* [TASK TO COMPLETE] Could you filter the data below down to the lines that hold the word "unsigned"?

* [INFORMATION PROVIDED]
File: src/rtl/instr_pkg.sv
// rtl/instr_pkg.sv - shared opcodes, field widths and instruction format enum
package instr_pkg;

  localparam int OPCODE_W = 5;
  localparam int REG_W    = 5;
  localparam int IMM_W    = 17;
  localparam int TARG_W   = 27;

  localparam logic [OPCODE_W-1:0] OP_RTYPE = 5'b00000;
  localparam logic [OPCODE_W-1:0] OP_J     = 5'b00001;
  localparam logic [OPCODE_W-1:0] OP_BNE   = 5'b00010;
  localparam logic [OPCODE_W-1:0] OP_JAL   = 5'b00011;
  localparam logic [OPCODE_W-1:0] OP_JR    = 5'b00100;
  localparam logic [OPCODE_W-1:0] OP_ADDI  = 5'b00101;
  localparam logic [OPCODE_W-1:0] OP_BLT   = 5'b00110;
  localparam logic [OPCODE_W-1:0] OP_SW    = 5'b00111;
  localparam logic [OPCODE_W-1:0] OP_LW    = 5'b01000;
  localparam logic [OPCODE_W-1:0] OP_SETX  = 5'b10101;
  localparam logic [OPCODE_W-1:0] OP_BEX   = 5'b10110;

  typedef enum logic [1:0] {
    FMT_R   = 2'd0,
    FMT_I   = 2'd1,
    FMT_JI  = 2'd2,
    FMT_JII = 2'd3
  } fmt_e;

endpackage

---

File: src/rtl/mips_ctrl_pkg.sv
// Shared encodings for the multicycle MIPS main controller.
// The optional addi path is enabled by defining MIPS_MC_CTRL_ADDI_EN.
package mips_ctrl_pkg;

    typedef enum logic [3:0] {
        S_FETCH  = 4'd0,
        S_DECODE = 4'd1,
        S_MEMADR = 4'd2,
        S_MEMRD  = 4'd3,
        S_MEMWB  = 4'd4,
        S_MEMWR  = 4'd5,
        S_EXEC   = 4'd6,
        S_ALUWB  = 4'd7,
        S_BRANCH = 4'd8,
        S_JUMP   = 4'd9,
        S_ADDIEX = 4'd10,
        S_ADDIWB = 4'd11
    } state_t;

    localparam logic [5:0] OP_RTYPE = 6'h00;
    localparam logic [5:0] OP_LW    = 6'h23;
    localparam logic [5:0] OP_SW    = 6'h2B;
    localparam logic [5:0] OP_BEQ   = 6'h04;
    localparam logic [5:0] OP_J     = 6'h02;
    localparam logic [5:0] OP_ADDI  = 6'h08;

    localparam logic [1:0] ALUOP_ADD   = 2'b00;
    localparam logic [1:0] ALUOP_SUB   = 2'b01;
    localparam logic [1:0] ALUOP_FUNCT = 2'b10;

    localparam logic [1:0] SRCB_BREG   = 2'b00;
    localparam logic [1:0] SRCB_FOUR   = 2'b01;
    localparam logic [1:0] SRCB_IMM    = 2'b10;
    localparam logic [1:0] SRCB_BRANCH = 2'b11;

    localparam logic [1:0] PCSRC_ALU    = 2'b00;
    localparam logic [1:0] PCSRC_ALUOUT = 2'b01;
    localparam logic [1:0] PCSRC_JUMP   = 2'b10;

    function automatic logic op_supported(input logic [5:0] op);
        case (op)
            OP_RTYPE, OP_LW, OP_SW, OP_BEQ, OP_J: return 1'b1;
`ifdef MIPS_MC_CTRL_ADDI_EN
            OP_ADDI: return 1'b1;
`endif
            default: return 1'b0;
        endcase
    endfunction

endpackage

--

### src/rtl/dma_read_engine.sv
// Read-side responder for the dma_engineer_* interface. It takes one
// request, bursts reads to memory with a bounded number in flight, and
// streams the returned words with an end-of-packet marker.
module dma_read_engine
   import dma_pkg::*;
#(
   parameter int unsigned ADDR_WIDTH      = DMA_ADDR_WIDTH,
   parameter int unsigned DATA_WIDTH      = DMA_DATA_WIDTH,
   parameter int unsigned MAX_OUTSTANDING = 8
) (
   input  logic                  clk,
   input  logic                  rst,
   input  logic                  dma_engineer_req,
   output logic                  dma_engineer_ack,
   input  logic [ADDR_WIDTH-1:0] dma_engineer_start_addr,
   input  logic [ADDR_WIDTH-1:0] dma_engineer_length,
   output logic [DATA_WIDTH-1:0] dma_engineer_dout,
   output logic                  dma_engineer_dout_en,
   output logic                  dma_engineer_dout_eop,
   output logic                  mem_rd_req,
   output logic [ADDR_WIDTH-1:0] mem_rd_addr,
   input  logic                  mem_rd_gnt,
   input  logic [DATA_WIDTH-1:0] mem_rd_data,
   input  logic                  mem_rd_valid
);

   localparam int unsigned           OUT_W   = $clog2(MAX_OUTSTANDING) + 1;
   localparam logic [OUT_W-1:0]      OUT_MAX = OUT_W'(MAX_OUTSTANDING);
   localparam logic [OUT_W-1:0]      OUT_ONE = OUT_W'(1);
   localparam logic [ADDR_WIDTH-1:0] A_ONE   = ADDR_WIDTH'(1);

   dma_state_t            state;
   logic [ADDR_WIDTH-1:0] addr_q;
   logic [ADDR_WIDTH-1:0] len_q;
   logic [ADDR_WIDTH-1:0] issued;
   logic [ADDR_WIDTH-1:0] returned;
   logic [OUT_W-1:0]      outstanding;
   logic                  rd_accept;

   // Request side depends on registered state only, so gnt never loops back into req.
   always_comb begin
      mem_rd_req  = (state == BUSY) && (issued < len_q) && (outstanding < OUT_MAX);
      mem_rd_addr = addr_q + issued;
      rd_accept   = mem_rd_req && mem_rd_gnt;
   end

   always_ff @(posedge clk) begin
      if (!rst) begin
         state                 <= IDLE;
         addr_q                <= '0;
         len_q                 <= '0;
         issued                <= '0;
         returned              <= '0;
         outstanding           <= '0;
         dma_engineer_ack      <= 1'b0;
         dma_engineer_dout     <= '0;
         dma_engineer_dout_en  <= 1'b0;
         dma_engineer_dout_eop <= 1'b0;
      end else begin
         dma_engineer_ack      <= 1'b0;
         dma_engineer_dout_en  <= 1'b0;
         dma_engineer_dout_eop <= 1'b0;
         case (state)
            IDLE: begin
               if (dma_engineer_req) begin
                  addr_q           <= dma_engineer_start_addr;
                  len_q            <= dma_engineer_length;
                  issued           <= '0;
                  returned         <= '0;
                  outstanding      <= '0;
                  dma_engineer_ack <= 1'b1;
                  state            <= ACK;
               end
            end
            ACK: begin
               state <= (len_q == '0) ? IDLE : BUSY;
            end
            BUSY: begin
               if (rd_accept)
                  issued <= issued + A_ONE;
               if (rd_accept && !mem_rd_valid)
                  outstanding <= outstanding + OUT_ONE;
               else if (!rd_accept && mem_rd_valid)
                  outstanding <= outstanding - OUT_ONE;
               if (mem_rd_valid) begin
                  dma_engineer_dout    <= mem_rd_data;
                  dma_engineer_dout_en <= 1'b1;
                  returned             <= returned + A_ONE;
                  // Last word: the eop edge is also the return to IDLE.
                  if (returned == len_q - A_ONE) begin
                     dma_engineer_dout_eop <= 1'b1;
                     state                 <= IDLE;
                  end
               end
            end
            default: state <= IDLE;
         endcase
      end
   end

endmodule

* [SOLUTION]
   parameter int unsigned ADDR_WIDTH      = DMA_ADDR_WIDTH,
   parameter int unsigned DATA_WIDTH      = DMA_DATA_WIDTH,
   parameter int unsigned MAX_OUTSTANDING = 8
   localparam int unsigned           OUT_W   = $clog2(MAX_OUTSTANDING) + 1;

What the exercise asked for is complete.